Dataset extract:
'''

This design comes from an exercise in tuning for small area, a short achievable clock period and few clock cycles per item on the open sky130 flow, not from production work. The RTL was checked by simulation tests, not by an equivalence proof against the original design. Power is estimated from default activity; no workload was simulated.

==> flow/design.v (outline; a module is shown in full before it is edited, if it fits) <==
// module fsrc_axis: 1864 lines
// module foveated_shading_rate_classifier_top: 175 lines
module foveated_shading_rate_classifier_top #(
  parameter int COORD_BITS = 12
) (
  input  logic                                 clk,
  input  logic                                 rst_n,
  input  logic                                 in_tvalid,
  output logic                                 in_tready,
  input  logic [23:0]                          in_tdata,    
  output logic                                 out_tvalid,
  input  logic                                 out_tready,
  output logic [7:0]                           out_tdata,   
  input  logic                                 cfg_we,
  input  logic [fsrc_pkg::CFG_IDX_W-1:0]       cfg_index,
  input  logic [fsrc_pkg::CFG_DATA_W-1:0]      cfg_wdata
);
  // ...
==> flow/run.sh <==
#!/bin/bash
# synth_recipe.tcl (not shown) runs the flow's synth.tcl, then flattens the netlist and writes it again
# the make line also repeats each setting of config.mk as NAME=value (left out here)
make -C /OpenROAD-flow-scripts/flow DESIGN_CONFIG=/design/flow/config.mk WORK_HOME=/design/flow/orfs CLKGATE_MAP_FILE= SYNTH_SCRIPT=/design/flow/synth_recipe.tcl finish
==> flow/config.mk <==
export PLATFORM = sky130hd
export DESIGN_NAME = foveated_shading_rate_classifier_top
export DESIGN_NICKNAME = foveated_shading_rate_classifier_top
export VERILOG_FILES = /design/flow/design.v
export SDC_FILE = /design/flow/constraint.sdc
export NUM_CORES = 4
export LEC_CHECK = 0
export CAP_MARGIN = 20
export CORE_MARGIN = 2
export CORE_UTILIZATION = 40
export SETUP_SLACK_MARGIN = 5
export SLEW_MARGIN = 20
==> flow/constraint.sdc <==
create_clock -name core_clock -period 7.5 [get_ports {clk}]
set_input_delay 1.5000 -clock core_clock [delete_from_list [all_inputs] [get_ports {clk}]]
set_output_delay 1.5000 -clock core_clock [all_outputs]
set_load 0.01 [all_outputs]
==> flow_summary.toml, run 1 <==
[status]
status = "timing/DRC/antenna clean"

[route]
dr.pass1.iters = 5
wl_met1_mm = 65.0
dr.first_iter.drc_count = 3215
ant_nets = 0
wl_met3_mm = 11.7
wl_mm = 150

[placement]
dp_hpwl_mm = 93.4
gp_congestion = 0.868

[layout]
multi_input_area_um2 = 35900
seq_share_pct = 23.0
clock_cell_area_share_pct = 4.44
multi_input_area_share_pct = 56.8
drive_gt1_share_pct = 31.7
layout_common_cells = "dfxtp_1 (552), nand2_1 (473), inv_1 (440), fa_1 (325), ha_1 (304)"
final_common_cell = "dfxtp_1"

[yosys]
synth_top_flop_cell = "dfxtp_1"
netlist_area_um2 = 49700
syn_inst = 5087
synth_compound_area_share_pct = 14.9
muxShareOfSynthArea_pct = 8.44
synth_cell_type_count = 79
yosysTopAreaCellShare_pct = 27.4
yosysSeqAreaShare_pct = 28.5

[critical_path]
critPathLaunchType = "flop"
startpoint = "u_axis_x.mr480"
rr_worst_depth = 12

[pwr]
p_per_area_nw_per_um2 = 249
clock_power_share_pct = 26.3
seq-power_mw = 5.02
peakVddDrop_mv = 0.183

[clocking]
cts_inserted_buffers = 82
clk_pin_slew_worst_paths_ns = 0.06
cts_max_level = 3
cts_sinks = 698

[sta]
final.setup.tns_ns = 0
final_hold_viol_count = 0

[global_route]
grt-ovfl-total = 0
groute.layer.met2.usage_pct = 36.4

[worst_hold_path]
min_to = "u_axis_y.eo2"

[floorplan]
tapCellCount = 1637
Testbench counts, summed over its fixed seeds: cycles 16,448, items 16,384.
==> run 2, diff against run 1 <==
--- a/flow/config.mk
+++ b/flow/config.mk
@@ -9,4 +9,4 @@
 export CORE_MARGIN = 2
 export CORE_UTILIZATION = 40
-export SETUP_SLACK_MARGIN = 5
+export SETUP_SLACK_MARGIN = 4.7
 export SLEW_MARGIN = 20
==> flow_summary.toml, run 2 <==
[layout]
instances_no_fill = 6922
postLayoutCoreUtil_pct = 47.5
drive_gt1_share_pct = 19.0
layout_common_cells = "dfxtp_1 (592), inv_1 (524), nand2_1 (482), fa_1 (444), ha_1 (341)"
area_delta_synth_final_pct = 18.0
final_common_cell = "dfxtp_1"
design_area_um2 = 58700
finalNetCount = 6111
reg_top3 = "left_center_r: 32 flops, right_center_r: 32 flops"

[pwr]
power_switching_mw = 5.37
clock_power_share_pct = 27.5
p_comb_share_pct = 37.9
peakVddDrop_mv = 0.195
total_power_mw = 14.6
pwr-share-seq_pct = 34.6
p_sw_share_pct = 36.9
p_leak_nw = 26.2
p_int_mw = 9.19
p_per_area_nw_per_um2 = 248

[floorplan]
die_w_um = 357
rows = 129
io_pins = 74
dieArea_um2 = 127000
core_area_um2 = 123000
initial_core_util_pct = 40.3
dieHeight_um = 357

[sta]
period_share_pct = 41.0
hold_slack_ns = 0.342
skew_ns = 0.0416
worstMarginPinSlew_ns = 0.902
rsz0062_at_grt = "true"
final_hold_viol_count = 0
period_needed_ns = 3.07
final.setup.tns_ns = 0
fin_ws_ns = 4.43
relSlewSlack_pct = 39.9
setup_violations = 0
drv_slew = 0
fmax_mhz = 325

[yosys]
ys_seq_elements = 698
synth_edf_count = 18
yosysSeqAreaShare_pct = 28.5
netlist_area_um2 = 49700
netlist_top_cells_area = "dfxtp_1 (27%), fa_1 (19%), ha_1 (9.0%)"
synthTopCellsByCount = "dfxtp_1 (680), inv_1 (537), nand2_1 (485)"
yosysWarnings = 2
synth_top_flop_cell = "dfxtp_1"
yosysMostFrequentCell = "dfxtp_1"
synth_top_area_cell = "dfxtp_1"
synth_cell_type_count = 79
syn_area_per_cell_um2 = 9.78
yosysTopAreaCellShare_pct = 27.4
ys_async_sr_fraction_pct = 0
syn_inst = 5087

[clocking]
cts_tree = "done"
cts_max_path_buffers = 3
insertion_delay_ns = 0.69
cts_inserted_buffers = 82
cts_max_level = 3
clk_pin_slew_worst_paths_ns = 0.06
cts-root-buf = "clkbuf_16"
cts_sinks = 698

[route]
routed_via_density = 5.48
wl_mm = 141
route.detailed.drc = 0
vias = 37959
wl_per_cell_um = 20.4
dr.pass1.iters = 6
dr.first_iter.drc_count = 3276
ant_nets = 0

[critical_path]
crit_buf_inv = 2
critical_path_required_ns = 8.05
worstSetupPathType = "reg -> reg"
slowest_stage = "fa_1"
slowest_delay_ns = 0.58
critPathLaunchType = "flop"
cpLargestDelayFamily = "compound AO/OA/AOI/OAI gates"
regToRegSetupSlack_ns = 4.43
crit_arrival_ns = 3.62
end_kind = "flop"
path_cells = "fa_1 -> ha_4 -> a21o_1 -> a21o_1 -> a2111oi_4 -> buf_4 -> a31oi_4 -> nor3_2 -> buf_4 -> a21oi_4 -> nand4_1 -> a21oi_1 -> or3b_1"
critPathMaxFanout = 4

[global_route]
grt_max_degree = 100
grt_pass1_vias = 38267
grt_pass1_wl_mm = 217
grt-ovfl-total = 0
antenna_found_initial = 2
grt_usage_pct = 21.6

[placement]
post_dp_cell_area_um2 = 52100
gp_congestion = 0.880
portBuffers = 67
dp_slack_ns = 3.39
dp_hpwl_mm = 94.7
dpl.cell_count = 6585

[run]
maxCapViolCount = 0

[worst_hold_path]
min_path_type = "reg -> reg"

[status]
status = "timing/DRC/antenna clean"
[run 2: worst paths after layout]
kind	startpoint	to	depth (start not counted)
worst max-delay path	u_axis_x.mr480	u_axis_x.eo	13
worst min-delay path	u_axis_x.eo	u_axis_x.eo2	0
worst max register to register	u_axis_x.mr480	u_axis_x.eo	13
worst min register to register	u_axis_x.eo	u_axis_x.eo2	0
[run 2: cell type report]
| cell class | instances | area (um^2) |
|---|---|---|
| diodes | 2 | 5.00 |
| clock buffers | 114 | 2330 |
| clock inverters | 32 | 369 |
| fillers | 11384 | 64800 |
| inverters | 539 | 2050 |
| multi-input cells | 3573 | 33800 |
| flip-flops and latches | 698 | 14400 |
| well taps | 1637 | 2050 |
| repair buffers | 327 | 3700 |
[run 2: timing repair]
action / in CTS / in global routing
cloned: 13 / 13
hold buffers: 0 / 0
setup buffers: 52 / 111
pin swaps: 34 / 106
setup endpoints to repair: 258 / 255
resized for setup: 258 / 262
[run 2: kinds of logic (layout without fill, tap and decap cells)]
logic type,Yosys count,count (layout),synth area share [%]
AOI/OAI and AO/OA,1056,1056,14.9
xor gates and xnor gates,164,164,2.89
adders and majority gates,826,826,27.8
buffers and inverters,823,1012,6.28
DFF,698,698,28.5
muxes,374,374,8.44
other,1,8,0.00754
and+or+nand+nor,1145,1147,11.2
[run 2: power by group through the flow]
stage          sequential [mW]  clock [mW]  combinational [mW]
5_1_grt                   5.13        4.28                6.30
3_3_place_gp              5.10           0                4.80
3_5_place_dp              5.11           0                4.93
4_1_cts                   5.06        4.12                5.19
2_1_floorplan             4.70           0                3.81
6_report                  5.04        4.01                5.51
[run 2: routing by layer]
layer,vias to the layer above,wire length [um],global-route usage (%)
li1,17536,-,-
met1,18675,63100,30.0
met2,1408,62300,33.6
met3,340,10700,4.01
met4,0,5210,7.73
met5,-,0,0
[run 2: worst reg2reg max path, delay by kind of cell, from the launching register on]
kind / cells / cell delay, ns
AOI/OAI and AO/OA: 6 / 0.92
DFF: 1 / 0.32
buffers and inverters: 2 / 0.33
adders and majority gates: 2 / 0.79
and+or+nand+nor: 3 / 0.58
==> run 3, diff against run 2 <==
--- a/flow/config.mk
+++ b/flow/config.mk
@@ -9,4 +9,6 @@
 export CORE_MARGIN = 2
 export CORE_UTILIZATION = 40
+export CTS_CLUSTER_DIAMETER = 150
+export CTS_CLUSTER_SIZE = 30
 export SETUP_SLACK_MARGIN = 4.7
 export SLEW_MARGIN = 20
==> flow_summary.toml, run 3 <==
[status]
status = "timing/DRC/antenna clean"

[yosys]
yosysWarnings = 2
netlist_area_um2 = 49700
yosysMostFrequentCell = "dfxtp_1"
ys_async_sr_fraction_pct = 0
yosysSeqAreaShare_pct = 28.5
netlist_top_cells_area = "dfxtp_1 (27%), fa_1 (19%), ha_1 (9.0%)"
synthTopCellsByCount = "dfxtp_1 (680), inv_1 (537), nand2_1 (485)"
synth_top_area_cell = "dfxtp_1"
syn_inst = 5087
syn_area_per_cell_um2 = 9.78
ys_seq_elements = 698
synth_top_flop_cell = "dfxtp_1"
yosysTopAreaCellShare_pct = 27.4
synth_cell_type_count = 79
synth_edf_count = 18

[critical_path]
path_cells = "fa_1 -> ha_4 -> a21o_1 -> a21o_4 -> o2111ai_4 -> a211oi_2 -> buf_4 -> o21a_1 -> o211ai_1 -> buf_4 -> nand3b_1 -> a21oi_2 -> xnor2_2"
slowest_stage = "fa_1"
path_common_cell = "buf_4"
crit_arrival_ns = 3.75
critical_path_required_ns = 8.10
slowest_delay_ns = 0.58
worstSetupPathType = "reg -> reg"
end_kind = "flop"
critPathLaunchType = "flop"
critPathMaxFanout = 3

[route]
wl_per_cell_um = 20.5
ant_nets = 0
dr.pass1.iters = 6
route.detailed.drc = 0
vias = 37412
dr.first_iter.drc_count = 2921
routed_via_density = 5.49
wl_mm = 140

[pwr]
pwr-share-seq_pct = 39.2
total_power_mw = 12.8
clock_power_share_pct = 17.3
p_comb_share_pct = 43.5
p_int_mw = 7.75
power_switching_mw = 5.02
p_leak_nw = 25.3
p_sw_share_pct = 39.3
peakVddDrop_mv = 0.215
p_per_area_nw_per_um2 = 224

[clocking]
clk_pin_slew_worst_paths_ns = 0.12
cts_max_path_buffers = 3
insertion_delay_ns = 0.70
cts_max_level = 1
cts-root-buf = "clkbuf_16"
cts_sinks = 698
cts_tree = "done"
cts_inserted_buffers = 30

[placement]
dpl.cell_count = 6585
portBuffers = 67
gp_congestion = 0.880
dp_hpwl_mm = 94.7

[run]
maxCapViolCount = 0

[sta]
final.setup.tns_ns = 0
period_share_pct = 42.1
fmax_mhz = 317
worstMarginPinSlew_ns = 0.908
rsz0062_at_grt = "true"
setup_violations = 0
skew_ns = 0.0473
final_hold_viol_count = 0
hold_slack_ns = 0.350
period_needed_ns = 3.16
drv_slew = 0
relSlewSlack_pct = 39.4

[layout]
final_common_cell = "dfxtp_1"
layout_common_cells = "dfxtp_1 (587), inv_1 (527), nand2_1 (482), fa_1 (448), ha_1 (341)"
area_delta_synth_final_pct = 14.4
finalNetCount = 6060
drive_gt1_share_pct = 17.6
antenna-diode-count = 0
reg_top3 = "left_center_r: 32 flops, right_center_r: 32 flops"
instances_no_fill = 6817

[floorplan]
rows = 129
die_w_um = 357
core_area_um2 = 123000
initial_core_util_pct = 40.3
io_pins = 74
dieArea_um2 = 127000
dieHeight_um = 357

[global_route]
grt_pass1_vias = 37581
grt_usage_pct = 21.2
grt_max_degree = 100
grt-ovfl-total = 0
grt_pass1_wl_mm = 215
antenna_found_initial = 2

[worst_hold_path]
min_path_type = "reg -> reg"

'''

Exercise details: In the entries above, one line contains "crit_arrival_ns = 3.75" and another contains "vias = 37412". Reproduce exactly those two lines and the lines between them, nothing else.

Response below:
crit_arrival_ns = 3.75
critical_path_required_ns = 8.10
slowest_delay_ns = 0.58
worstSetupPathType = "reg -> reg"
end_kind = "flop"
critPathLaunchType = "flop"
critPathMaxFanout = 3

[route]
wl_per_cell_um = 20.5
ant_nets = 0
dr.pass1.iters = 6
route.detailed.drc = 0
vias = 37412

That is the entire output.